**WHAT IS BEING ASKED**: Return, exactly and in full, the lines of the records below starting at the one with "export BUFFER_PORTS_ARGS = -buffer_cell" and ending at the one with "export PLACE_DENSITY_LB_ADDON = 0.25", and no other lines.
(EXTRACTED ENTRIES begins)
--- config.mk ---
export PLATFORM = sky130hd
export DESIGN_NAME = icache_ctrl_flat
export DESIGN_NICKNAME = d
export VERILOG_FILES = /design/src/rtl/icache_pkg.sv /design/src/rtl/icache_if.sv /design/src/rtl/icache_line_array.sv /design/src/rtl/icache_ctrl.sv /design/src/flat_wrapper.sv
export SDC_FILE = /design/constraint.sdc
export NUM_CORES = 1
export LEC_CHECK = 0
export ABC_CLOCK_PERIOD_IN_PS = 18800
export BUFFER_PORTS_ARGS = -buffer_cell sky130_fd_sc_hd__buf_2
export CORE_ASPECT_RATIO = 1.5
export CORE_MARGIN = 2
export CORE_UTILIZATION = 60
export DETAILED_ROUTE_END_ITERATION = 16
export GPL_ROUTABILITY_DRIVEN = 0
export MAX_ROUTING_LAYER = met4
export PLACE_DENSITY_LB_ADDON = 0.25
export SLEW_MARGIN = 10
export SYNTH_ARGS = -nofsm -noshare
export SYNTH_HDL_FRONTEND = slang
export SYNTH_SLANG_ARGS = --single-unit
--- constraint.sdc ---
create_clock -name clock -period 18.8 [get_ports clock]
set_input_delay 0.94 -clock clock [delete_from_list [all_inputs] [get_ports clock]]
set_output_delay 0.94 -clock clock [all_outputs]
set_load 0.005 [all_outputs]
(EXTRACTED ENTRIES ends)
**RESPONSE TO THIS EXERCISE**:
export BUFFER_PORTS_ARGS = -buffer_cell sky130_fd_sc_hd__buf_2
export CORE_ASPECT_RATIO = 1.5
export CORE_MARGIN = 2
export CORE_UTILIZATION = 60
export DETAILED_ROUTE_END_ITERATION = 16
export GPL_ROUTABILITY_DRIVEN = 0
export MAX_ROUTING_LAYER = met4
export PLACE_DENSITY_LB_ADDON = 0.25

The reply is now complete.